There is a common misconception about Science: the idea that we make scientific progress thanks to lone geniuses who fight against the “scientific establishment”. According to this narrative, new theories are often rejected for being too revolutionary and at odds with the consensus, until the overwhelming empirical evidence finally vindicates the lone genius.

The problem with this narrative is that it is exceptionally rare in the history of Science. For example I suspect many people think Einstein had to face mockery and hostility when he first presented his theories. This stereotype is simply wrong: the problems he was trying to solve were daunting the scientific community and everyone was very receptive of new ideas.
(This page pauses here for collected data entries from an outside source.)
**src/hw/rtl/pdc_pkg.sv**
```systemverilog
// Shared types and constants of the PID controller with deadband and clamp.
// Holds the beat payload structs and the configuration register indexes.
// No dependencies.
package pdc_pkg;

    localparam int CFG_IDX_W  = 3;
    localparam int CFG_DATA_W = 32;

    typedef logic [CFG_IDX_W-1:0] cfg_idx_t;

    localparam cfg_idx_t REG_GAIN_P       = 3'd0;
    localparam cfg_idx_t REG_GAIN_I       = 3'd1;
    localparam cfg_idx_t REG_GAIN_D       = 3'd2;
    localparam cfg_idx_t REG_SETPOINT     = 3'd3;
    localparam cfg_idx_t REG_DEADBAND     = 3'd4;
    localparam cfg_idx_t REG_OUTPUT_LIMIT = 3'd5;

    localparam logic [30:0] OUTPUT_LIMIT_RESET = 31'h7FFF_FFFF;

    typedef struct packed {
        logic signed [15:0] measurement;
        logic        [15:0] elapsed_ticks;
    } in_beat_t;

    typedef struct packed {
        logic signed [31:0] drive;
        logic               clamped;
        logic               settled;
    } out_beat_t;

endpackage

```
**src/hw/rtl/pid_controller_deadband_clamp_unit.sv**
```systemverilog
// Top level of the PID controller with deadband and symmetric output clamp.
// Holds the sequencer, the shared multiplier and adder and the serial divider.
// Depends on pdc_pkg.

// One input beat is handled at a time. The first sample after reset or a
// setpoint write skips the divider and the integral step, and a zero
// elapsed_ticks skips the divider. One shared 33 by 25 bit multiplier forms
// five products that are each registered; the integral one is added into the
// saturating 48-bit sum, the other four into an 80-bit accumulator. A
// restoring divider forms the 17-bit derivative quotient one bit per cycle. A
// finished result waits in the output register while the next beat is taken;
// the last step holds only while that register is full and m_ready is low.
module pid_controller_deadband_clamp_unit (
    input  logic                         aclk,
    input  logic                         aresetn,
    input  logic                         s_valid,
    output logic                         s_ready,
    input  pdc_pkg::in_beat_t            s_data,
    output logic                         m_valid,
    input  logic                         m_ready,
    output pdc_pkg::out_beat_t           m_data,
    input  logic                         cfg_we,
    input  pdc_pkg::cfg_idx_t            cfg_index,
    input  logic [pdc_pkg::CFG_DATA_W-1:0] cfg_data
);
    import pdc_pkg::*;

    typedef enum logic [13:0] {
        ST_IDLE    = 14'b00000000000001,
        ST_DIV     = 14'b00000000000010,
        ST_INT_MUL = 14'b00000000000100,
        ST_INT_ADD = 14'b00000000001000,
        ST_SIGN    = 14'b00000000010000,
        ST_PE_MUL  = 14'b00000000100000,
        ST_PE_ADD  = 14'b00000001000000,
        ST_GD_MUL  = 14'b00000010000000,
        ST_GD_ADD  = 14'b00000100000000,
        ST_GL_MUL  = 14'b00001000000000,
        ST_GL_ADD  = 14'b00010000000000,
        ST_GH_MUL  = 14'b00100000000000,
        ST_GH_ADD  = 14'b01000000000000,
        ST_FINAL   = 14'b10000000000000
    } state_t;

    state_t             state_reg, state_next;

    logic signed [31:0] gain_p_reg, gain_p_next;
    logic signed [31:0] gain_i_reg, gain_i_next;
    logic signed [31:0] gain_d_reg, gain_d_next;
    logic signed [15:0] setpoint_reg, setpoint_next;
    logic        [15:0] deadband_reg, deadband_next;
    logic        [30:0] limit_reg, limit_next;

    logic signed [47:0] sum_reg, sum_next;
    logic signed [16:0] last_err_reg, last_err_next;
    logic               first_reg, first_next;

    logic signed [16:0] err_reg, err_next;
    logic        [15:0] dt_reg, dt_next;
    logic               dneg_reg, dneg_next;
    logic        [16:0] rem_reg, rem_next;
    logic        [16:0] quo_reg, quo_next;
    logic        [4:0]  cnt_reg, cnt_next;
    logic signed [17:0] deriv_reg, deriv_next;

    logic signed [57:0] prod_reg, prod_next;
    logic signed [79:0] acc_reg, acc_next;

    logic               m_valid_reg, m_valid_next;
    out_beat_t          m_data_reg, m_data_next;

    logic signed [16:0] in_err;
    logic signed [17:0] in_diff;
    logic        [17:0] in_diff_mag;
    logic        [16:0] div_shift;
    logic        [17:0] div_trial;
    logic        [16:0] div_quo;
    logic signed [32:0] mul_a;
    logic signed [24:0] mul_b;
    logic signed [57:0] mul_p;
    logic signed [79:0] add_a;
    logic signed [79:0] add_b;
    logic signed [79:0] add_s;
    logic signed [47:0] add_sat;
    logic signed [63:0] total;
    logic signed [63:0] lim_ext;
    logic        [31:0] neg_lim;
    logic        [16:0] err_mag;
    logic               sign_change;
    logic               out_free;

    assign s_ready = (state_reg == ST_IDLE);
    assign m_valid = m_valid_reg;
    assign m_data  = m_data_reg;

    assign in_err      = 17'(setpoint_reg) - 17'(s_data.measurement);
    assign in_diff     = 18'(in_err) - 18'(last_err_reg);
    assign in_diff_mag = in_diff[17] ? -in_diff : in_diff;

    assign div_shift = {rem_reg[15:0], quo_reg[16]};
    assign div_trial = {1'b0, div_shift} - {2'b00, dt_reg};
    assign div_quo   = {quo_reg[15:0], ~div_trial[17]};

    assign mul_p = mul_a * mul_b;
    assign add_s = add_a + add_b;

    assign add_sat = ((&add_s[79:47]) || !(|add_s[79:47])) ? add_s[47:0]
                   : (add_s[79] ? {1'b1, 47'd0} : {1'b0, {47{1'b1}}});

    assign total   = acc_reg[79:16];
    assign lim_ext = {33'd0, limit_reg};
    assign neg_lim = -{1'b0, limit_reg};
    assign err_mag = err_reg[16] ? -err_reg : err_reg;
    assign out_free = !m_valid_reg || m_ready;

    assign sign_change = (last_err_reg[16] != err_reg[16])
                      || ((last_err_reg == 17'sd0) != (err_reg == 17'sd0));

    always_comb begin
        mul_a = {gain_p_reg[31], gain_p_reg};
        mul_b = 25'(err_reg);
        case (state_reg)
            ST_INT_MUL: begin
                mul_a = 33'(err_reg);
                mul_b = {9'd0, dt_reg};
            end
            ST_GD_MUL: begin
                mul_a = {gain_d_reg[31], gain_d_reg};
                mul_b = 25'(deriv_reg);
            end
            ST_GL_MUL: begin
                mul_a = {gain_i_reg[31], gain_i_reg};
                mul_b = {1'b0, sum_reg[23:0]};
            end
            ST_GH_MUL: begin
                mul_a = {gain_i_reg[31], gain_i_reg};
                mul_b = {sum_reg[47], sum_reg[47:24]};
            end
            default: begin
            end
        endcase
    end

    always_comb begin
        add_a = (state_reg == ST_INT_ADD) ? 80'(sum_reg) : acc_reg;
        add_b = (state_reg == ST_GH_ADD) ? {prod_reg[55:0], 24'd0} : 80'(prod_reg);
    end

    always_comb begin
        state_next    = state_reg;
        gain_p_next   = gain_p_reg;
        gain_i_next   = gain_i_reg;
        gain_d_next   = gain_d_reg;
        setpoint_next = setpoint_reg;
        deadband_next = deadband_reg;
        limit_next    = limit_reg;
        sum_next      = sum_reg;
        last_err_next = last_err_reg;
        first_next    = first_reg;
        err_next      = err_reg;
        dt_next       = dt_reg;
        dneg_next     = dneg_reg;
        rem_next      = rem_reg;
        quo_next      = quo_reg;
        cnt_next      = cnt_reg;
        deriv_next    = deriv_reg;
        prod_next     = prod_reg;
        acc_next      = acc_reg;
        m_valid_next  = m_valid_reg && !m_ready;
        m_data_next   = m_data_reg;

        if (cfg_we) begin
            case (cfg_index)
                REG_GAIN_P: gain_p_next = cfg_data;
                REG_GAIN_I: gain_i_next = cfg_data;
                REG_GAIN_D: gain_d_next = cfg_data;
                REG_SETPOINT: begin
                    setpoint_next = cfg_data[15:0];
                    sum_next      = 48'sd0;
                    last_err_next = 17'sd0;
                    first_next    = 1'b1;
                end
                REG_DEADBAND:     deadband_next = cfg_data[15:0];
                REG_OUTPUT_LIMIT: limit_next    = cfg_data[30:0];
                default: begin
                end
            endcase
        end

        case (state_reg)
            ST_IDLE: begin
                if (s_valid) begin
                    err_next   = in_err;
                    dt_next    = s_data.elapsed_ticks;
                    dneg_next  = in_diff[17];
                    rem_next   = 17'd0;
                    quo_next   = in_diff_mag[16:0];
                    cnt_next   = 5'd0;
                    deriv_next = 18'sd0;
                    first_next = 1'b0;
                    if (first_reg) begin
                        state_next = ST_SIGN;
                    end else if (s_data.elapsed_ticks == 16'd0) begin
                        state_next = ST_INT_MUL;
                    end else begin
                        state_next = ST_DIV;
                    end
                end
            end
            ST_DIV: begin
                rem_next = div_trial[17] ? div_shift : div_trial[16:0];
                quo_next = div_quo;
                cnt_next = cnt_reg + 5'd1;
                if (cnt_reg == 5'd16) begin
                    deriv_next = dneg_reg ? -{1'b0, div_quo} : {1'b0, div_quo};
                    state_next = ST_INT_MUL;
                end
            end
            ST_INT_MUL: begin
                prod_next  = mul_p;
                state_next = ST_INT_ADD;
            end
            ST_INT_ADD: begin
                sum_next   = add_sat;
                state_next = ST_SIGN;
            end
            ST_SIGN: begin
                if (sign_change) begin
                    sum_next = 48'sd0;
                end
                last_err_next = err_reg;
                acc_next      = 80'sd0;
                state_next    = ST_PE_MUL;
            end
            ST_PE_MUL: begin
                prod_next  = mul_p;
                state_next = ST_PE_ADD;
            end
            ST_PE_ADD: begin
                acc_next   = add_s;
                state_next = ST_GD_MUL;
            end
            ST_GD_MUL: begin
                prod_next  = mul_p;
                state_next = ST_GD_ADD;
            end
            ST_GD_ADD: begin
                acc_next   = add_s;
                state_next = ST_GL_MUL;
            end
            ST_GL_MUL: begin
                prod_next  = mul_p;
                state_next = ST_GL_ADD;
            end
            ST_GL_ADD: begin
                acc_next   = add_s;
                state_next = ST_GH_MUL;
            end
            ST_GH_MUL: begin
                prod_next  = mul_p;
                state_next = ST_GH_ADD;
            end
            ST_GH_ADD: begin
                acc_next   = add_s;
                state_next = ST_FINAL;
            end
            ST_FINAL: begin
                if (out_free) begin
                    m_valid_next        = 1'b1;
                    m_data_next.settled = 1'b0;
                    if (err_mag < {1'b0, deadband_reg}) begin
                        m_data_next.drive   = 32'sd0;
                        m_data_next.clamped = 1'b0;
                        m_data_next.settled = 1'b1;
                        sum_next            = 48'sd0;
                    end else if (total > lim_ext) begin
                        m_data_next.drive   = {1'b0, limit_reg};
                        m_data_next.clamped = 1'b1;
                    end else if (total < -lim_ext) begin
                        m_data_next.drive   = neg_lim;
                        m_data_next.clamped = 1'b1;
                    end else begin
                        m_data_next.drive   = total[31:0];
                        m_data_next.clamped = 1'b0;
                    end
                    state_next = ST_IDLE;
                end
            end
            default: begin
                state_next = ST_IDLE;
            end
        endcase
    end

    always_ff @(posedge aclk) begin
        if (!aresetn) begin
            state_reg    <= ST_IDLE;
            gain_p_reg   <= 32'sd0;
            gain_i_reg   <= 32'sd0;
            gain_d_reg   <= 32'sd0;
            setpoint_reg <= 16'sd0;
            deadband_reg <= 16'd0;
            limit_reg    <= OUTPUT_LIMIT_RESET;
            sum_reg      <= 48'sd0;
            last_err_reg <= 17'sd0;
            first_reg    <= 1'b1;
            m_valid_reg  <= 1'b0;
        end else begin
            state_reg    <= state_next;
            gain_p_reg   <= gain_p_next;
            gain_i_reg   <= gain_i_next;
            gain_d_reg   <= gain_d_next;
            setpoint_reg <= setpoint_next;
            deadband_reg <= deadband_next;
            limit_reg    <= limit_next;
            sum_reg      <= sum_next;
            last_err_reg <= last_err_next;
            first_reg    <= first_next;
            m_valid_reg  <= m_valid_next;
        end
    end

    always_ff @(posedge aclk) begin
        err_reg    <= err_next;
        dt_reg     <= dt_next;
        dneg_reg   <= dneg_next;
        rem_reg    <= rem_next;
        quo_reg    <= quo_next;
        cnt_reg    <= cnt_next;
        deriv_reg  <= deriv_next;
        prod_reg   <= prod_next;
        acc_reg    <= acc_next;
        m_data_reg <= m_data_next;
    end

endmodule

```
Sure, there were physicists who didn’t agree with him, but only because they thought they had better theories to solve those problems, not because they didn’t like the fact that Einstein was challenging the “status quo”.

The vast majority of scientific progress is a collaborative effort where new ideas are greatly valued, if they can solve problems. In fact there are few things that excite a scientist more than being at the centre of a breakthrough in their discipline (if nothing else because it’s a major career’s boost).

This is not to say that scientists can’t be conformist, nor that the incentives built around academia don’t have structural flaws: but these issues are bugs, not features of the community. Better ideas eventually prevail without the need for heroes.

Galileos are rare; and Galileo himself, who is often cited as the quintessential lone scientific hero, is not a good example since he was active in a pre-scientific society (he wasn’t fighting alone against the consensus of the scientific community: he was the first scientist, doing science alone against the consensus of a pre-scientific community).

This misconception about Science is not only historically inaccurate but also dangerous because it feeds the rhetoric behind all conspiracy theories and pseudoscience. If the only way to make progress is to wait for a lone genius to challenge the “establishment” then it’s only logical to give credit to anyone who claims to have found the cure for cancer; and it’s only logical to interpret scientists’ scepticism as conformism.

Galileos are rare because the whole scientific community became Galileo centuries ago. Happy the land that doesn’t need heroes.